*** Opening of Data for this task ***

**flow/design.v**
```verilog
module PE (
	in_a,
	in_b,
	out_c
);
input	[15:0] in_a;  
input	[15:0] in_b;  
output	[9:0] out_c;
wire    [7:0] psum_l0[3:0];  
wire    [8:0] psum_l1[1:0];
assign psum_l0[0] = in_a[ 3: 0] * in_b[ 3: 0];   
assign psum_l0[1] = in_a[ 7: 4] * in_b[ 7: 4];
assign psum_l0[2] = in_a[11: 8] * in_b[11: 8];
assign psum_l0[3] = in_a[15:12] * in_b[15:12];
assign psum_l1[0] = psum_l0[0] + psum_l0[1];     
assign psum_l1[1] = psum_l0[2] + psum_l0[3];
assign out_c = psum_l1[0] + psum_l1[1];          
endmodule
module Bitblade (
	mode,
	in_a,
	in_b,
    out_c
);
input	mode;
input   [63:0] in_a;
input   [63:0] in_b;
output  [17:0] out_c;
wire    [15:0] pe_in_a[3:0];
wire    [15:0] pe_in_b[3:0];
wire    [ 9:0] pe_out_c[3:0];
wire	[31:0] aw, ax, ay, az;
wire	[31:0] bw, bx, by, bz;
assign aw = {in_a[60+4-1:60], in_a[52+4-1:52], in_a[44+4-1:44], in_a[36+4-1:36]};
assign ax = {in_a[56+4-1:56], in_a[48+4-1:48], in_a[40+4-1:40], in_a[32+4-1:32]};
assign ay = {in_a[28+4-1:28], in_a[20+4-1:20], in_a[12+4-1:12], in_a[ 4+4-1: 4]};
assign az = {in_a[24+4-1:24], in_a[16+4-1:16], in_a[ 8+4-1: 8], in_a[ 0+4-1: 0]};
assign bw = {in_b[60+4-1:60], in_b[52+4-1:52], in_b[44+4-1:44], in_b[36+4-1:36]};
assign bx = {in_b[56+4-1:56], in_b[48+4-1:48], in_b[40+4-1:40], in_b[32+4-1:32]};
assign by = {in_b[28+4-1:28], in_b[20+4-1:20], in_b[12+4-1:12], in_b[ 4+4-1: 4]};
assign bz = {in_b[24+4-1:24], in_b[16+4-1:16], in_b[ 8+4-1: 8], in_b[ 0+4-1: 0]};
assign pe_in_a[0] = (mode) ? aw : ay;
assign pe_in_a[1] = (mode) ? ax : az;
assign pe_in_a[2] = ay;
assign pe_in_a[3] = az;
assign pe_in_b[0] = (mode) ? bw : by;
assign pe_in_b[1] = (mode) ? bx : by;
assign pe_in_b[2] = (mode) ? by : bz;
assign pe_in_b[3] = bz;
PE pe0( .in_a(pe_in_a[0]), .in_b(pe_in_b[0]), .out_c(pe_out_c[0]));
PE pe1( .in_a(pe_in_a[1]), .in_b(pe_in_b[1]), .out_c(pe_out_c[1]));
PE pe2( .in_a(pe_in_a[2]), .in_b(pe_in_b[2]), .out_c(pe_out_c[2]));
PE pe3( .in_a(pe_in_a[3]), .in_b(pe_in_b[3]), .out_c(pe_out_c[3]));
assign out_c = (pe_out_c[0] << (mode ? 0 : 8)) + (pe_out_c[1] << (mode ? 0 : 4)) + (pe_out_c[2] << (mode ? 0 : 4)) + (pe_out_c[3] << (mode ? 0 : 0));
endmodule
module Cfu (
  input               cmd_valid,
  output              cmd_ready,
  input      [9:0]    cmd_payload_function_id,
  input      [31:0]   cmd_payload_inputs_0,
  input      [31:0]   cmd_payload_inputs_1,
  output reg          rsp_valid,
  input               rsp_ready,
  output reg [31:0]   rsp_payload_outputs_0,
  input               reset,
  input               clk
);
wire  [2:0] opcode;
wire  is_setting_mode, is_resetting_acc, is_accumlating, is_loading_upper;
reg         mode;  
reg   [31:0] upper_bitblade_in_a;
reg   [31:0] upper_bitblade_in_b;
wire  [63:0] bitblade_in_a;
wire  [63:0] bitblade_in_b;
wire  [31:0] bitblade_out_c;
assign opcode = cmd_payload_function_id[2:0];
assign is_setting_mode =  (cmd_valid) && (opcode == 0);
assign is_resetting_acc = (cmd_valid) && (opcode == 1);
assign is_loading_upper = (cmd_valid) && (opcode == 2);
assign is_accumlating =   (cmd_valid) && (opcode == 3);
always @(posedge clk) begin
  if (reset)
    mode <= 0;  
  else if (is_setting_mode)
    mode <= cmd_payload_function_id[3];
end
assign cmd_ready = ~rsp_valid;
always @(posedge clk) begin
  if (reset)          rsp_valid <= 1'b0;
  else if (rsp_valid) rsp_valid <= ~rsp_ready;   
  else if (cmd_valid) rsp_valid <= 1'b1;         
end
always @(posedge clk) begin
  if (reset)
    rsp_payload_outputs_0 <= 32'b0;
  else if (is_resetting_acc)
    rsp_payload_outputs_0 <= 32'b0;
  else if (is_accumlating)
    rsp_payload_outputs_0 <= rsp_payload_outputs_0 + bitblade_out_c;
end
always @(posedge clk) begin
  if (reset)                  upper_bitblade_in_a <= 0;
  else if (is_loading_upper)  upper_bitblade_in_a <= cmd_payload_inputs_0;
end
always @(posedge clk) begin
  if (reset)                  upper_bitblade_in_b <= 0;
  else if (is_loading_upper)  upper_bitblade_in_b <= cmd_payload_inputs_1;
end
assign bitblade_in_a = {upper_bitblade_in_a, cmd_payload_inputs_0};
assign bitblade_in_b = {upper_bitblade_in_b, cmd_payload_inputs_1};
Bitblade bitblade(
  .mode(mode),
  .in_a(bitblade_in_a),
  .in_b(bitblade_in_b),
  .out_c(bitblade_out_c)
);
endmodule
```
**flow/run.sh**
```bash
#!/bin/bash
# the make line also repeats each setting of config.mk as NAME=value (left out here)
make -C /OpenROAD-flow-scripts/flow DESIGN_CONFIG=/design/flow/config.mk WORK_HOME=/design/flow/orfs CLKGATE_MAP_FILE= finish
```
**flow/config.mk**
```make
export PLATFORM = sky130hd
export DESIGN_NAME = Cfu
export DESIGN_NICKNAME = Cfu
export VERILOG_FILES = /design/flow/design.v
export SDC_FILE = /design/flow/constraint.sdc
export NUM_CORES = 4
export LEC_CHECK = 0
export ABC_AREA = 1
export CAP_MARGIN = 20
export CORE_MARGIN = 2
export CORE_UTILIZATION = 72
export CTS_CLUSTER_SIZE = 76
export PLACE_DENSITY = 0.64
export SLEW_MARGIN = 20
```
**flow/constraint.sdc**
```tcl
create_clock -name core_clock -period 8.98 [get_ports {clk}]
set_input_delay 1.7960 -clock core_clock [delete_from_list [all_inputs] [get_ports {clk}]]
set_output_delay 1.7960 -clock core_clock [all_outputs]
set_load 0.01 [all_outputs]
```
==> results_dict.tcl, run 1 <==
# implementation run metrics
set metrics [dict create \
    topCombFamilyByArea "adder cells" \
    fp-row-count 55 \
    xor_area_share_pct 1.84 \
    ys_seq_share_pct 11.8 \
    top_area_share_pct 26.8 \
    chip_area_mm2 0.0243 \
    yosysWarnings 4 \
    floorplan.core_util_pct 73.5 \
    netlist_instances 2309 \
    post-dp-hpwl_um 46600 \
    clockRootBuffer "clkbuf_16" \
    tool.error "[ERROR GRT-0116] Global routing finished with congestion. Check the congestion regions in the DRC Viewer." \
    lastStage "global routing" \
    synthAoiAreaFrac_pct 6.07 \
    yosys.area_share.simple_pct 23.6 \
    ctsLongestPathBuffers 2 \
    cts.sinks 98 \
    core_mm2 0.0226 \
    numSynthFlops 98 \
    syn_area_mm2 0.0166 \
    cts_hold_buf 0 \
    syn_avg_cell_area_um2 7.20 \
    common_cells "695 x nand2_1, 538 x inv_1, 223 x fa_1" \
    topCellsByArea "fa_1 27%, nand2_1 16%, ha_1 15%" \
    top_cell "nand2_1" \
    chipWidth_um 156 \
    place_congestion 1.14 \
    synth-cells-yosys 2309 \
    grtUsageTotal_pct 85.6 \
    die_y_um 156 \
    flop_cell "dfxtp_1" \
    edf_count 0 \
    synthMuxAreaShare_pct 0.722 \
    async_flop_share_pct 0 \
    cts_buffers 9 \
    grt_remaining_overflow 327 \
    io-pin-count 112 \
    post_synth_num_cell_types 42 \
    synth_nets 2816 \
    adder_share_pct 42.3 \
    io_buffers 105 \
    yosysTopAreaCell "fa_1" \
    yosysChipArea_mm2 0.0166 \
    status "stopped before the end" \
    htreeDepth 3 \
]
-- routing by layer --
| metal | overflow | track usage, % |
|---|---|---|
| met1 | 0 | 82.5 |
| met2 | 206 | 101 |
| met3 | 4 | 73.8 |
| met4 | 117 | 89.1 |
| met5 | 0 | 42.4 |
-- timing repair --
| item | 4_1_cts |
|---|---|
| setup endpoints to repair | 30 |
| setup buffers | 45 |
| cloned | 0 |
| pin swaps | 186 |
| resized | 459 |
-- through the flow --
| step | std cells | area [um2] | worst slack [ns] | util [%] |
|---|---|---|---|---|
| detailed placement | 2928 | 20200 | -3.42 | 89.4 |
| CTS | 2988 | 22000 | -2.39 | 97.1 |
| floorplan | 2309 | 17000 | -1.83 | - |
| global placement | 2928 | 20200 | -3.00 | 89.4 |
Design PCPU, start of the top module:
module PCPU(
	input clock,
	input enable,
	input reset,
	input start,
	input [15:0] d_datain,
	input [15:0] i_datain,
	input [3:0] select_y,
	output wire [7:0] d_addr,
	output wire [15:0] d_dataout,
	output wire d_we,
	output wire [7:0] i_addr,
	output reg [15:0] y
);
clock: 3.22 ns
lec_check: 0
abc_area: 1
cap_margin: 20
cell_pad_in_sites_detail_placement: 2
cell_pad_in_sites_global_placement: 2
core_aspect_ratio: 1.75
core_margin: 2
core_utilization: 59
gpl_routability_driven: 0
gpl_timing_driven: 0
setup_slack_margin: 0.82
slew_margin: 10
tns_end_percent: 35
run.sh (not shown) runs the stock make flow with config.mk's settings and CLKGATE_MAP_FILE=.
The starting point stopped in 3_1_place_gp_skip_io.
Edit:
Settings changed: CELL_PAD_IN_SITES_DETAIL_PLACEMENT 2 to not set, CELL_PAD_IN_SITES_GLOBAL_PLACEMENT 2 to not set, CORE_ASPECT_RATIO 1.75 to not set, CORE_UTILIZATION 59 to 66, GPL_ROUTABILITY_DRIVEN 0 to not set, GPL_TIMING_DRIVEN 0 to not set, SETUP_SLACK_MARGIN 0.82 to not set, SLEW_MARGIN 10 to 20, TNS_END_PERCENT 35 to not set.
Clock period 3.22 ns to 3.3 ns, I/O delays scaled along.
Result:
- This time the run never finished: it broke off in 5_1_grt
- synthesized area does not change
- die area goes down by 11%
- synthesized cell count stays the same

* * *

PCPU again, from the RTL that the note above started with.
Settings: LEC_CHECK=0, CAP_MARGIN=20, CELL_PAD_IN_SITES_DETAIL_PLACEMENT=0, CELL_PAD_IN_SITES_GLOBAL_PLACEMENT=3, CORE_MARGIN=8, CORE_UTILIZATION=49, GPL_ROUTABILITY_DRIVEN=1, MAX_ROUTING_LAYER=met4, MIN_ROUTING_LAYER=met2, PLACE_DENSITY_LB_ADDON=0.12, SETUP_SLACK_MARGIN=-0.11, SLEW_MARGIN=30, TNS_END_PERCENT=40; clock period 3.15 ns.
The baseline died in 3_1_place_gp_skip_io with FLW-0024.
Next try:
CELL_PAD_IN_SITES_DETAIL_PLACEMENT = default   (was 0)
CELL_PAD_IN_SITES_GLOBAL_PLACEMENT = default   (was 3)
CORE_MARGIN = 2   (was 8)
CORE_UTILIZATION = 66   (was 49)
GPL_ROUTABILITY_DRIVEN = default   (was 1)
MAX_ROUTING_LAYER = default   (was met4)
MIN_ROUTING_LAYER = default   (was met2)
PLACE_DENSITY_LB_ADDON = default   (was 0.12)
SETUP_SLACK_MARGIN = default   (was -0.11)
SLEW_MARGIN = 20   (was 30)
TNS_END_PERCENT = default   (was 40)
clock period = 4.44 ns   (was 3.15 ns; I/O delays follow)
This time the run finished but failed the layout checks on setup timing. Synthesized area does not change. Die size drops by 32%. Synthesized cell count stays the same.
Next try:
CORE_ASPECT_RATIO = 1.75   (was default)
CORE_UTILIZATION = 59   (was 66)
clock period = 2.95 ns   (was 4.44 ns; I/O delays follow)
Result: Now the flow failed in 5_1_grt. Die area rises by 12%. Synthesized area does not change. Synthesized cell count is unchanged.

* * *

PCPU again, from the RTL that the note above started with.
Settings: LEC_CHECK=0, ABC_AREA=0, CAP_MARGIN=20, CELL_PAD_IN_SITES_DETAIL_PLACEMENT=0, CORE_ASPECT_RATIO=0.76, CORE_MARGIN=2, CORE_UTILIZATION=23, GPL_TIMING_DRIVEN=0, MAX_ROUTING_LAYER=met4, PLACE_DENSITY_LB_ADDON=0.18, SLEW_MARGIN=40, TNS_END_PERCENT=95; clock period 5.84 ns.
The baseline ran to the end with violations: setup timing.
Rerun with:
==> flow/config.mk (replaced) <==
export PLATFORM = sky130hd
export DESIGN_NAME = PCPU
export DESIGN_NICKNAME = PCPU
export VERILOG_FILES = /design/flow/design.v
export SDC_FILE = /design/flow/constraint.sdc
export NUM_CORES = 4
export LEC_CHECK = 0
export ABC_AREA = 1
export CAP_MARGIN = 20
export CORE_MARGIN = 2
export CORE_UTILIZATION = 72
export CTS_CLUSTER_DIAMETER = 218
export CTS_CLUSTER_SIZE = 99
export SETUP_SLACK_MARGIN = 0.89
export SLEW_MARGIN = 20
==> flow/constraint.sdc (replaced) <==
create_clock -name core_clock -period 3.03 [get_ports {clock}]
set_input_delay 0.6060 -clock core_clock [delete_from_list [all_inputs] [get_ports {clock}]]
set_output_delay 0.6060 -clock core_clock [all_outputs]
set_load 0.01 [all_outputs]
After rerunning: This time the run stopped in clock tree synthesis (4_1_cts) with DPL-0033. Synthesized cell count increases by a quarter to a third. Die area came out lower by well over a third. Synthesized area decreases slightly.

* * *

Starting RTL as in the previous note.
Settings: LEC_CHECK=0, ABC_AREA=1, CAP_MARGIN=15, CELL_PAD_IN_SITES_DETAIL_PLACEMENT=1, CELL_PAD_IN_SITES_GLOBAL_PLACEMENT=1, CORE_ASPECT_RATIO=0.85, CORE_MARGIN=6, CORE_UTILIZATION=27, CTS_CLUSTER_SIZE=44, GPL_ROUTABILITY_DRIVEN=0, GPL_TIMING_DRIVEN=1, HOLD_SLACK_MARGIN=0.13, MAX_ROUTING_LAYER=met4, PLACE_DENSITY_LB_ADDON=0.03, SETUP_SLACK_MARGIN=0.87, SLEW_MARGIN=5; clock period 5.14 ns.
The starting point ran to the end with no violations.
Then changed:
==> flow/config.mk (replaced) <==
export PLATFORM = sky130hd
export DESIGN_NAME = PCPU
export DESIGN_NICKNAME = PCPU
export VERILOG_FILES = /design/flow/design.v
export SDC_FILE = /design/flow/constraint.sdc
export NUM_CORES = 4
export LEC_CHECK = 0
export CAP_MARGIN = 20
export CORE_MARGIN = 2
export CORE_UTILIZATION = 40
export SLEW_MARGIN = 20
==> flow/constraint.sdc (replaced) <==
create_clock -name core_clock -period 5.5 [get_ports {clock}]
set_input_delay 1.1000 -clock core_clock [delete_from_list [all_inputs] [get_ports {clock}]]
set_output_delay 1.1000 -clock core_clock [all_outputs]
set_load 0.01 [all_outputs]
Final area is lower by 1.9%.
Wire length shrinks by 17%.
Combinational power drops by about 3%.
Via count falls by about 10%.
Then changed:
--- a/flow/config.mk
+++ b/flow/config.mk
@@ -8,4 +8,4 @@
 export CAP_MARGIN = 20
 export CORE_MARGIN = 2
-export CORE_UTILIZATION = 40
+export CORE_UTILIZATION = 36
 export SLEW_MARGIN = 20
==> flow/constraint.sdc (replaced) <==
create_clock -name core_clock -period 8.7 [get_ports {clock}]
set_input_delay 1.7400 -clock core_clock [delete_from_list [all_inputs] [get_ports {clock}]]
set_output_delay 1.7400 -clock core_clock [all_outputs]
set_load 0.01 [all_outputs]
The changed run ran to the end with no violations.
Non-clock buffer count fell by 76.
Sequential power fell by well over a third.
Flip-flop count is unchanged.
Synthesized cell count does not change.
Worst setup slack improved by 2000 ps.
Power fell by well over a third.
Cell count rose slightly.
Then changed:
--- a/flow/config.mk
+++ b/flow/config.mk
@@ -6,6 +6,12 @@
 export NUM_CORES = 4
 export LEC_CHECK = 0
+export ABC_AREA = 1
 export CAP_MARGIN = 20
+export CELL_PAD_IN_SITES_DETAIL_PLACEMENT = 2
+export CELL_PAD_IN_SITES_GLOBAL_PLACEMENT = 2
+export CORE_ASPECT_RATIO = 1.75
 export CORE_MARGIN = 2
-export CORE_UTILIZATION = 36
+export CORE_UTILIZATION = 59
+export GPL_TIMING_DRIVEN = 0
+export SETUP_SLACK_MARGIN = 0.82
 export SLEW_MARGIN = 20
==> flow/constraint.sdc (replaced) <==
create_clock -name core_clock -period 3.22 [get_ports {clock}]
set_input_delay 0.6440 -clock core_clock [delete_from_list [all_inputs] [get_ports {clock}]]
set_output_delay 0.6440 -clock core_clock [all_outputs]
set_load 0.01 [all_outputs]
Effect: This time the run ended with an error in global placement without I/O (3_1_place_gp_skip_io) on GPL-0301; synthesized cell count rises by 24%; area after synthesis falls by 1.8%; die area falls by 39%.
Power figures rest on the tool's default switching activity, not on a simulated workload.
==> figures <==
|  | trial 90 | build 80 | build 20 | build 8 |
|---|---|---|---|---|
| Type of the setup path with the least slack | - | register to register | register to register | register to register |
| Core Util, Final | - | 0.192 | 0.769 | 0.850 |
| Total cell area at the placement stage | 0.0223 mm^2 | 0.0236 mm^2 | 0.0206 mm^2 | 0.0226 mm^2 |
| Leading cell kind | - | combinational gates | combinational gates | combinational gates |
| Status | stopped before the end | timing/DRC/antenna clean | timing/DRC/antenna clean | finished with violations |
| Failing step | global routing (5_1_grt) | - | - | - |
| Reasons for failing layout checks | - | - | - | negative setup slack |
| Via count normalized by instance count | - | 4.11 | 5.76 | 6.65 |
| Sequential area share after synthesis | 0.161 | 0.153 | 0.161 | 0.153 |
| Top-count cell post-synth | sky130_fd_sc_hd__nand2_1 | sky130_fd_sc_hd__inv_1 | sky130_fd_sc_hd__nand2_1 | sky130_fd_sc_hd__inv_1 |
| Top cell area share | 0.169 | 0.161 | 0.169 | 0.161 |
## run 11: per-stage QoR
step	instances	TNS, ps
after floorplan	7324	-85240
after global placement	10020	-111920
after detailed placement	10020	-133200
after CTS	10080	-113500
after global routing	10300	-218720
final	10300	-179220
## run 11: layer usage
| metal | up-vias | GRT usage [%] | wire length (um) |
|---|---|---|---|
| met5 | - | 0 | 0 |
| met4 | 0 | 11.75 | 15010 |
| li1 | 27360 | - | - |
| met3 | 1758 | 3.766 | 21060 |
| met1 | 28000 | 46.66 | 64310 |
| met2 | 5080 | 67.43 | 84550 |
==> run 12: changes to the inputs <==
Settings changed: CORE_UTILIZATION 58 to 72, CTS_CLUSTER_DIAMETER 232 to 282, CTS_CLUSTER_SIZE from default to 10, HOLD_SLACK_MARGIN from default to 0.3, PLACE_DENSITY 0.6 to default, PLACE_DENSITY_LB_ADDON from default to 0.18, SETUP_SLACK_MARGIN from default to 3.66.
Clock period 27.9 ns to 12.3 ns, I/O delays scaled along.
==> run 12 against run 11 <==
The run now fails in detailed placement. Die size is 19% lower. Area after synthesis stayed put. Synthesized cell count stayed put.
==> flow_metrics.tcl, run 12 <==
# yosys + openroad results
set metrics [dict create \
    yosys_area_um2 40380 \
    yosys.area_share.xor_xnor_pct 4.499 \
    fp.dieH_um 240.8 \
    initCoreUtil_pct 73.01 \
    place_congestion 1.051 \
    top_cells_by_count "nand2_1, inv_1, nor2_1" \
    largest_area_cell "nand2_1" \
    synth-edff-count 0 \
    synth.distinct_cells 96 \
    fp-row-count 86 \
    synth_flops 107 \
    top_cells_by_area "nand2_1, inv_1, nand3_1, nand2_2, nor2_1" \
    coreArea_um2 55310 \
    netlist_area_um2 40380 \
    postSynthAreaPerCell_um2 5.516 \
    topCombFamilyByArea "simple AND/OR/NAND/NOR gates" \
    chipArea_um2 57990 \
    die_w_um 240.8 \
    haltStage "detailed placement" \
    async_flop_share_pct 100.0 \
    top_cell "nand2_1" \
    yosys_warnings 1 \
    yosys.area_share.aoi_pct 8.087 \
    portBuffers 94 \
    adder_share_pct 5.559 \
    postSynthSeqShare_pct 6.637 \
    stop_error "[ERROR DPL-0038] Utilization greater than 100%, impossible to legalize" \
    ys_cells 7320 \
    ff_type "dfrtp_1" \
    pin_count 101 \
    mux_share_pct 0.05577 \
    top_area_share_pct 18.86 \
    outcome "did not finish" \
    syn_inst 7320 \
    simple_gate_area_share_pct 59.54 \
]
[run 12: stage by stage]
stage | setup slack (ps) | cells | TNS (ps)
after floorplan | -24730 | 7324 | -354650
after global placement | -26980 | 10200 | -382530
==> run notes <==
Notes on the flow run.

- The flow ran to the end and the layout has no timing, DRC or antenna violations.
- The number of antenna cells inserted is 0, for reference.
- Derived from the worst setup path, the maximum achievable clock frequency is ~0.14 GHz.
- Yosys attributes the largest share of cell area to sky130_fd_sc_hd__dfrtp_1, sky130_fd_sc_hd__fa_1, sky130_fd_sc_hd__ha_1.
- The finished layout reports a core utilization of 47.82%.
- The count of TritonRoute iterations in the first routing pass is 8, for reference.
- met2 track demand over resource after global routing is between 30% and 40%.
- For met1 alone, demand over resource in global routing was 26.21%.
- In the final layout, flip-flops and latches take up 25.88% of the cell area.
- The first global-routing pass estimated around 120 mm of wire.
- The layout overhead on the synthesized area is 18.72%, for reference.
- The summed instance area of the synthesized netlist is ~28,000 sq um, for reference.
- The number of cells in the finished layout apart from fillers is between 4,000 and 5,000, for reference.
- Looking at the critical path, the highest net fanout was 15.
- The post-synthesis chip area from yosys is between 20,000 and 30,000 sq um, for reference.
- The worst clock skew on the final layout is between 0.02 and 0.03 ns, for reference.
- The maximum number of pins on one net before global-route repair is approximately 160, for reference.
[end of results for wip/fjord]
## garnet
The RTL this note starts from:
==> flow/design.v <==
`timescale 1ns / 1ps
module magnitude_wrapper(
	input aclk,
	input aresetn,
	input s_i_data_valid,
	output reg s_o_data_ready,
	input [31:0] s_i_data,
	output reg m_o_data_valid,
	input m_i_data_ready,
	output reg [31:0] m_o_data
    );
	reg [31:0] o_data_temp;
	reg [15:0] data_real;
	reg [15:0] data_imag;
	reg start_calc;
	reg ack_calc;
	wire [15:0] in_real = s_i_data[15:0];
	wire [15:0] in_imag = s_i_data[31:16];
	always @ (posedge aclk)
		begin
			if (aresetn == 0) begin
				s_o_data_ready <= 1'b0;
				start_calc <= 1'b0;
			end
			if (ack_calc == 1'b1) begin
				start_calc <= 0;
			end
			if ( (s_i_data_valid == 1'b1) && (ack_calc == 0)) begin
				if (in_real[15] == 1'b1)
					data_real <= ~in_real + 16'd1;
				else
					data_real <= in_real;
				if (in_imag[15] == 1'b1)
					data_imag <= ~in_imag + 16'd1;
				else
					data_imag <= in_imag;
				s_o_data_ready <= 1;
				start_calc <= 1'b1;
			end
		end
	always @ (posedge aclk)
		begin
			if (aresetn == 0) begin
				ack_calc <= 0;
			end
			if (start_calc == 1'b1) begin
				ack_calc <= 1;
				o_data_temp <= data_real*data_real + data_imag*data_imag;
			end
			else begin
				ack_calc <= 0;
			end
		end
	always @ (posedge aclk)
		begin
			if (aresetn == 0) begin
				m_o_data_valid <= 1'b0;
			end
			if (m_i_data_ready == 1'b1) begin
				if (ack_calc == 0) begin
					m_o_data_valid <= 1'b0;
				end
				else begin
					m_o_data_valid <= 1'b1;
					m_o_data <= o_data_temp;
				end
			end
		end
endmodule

*** Close of Data for this task ***

Could you reproduce exactly the lines of the entries above, from the one with "gates | combinational gates |" through the one with "run 12 against", and nothing else?

| Leading cell kind | - | combinational gates | combinational gates | combinational gates |
| Status | stopped before the end | timing/DRC/antenna clean | timing/DRC/antenna clean | finished with violations |
| Failing step | global routing (5_1_grt) | - | - | - |
| Reasons for failing layout checks | - | - | - | negative setup slack |
| Via count normalized by instance count | - | 4.11 | 5.76 | 6.65 |
| Sequential area share after synthesis | 0.161 | 0.153 | 0.161 | 0.153 |
| Top-count cell post-synth | sky130_fd_sc_hd__nand2_1 | sky130_fd_sc_hd__inv_1 | sky130_fd_sc_hd__nand2_1 | sky130_fd_sc_hd__inv_1 |
| Top cell area share | 0.169 | 0.161 | 0.169 | 0.161 |
## run 11: per-stage QoR
step	instances	TNS, ps
after floorplan	7324	-85240
after global placement	10020	-111920
after detailed placement	10020	-133200
after CTS	10080	-113500
after global routing	10300	-218720
final	10300	-179220
## run 11: layer usage
| metal | up-vias | GRT usage [%] | wire length (um) |
|---|---|---|---|
| met5 | - | 0 | 0 |
| met4 | 0 | 11.75 | 15010 |
| li1 | 27360 | - | - |
| met3 | 1758 | 3.766 | 21060 |
| met1 | 28000 | 46.66 | 64310 |
| met2 | 5080 | 67.43 | 84550 |
==> run 12: changes to the inputs <==
Settings changed: CORE_UTILIZATION 58 to 72, CTS_CLUSTER_DIAMETER 232 to 282, CTS_CLUSTER_SIZE from default to 10, HOLD_SLACK_MARGIN from default to 0.3, PLACE_DENSITY 0.6 to default, PLACE_DENSITY_LB_ADDON from default to 0.18, SETUP_SLACK_MARGIN from default to 3.66.
Clock period 27.9 ns to 12.3 ns, I/O delays scaled along.
==> run 12 against run 11 <==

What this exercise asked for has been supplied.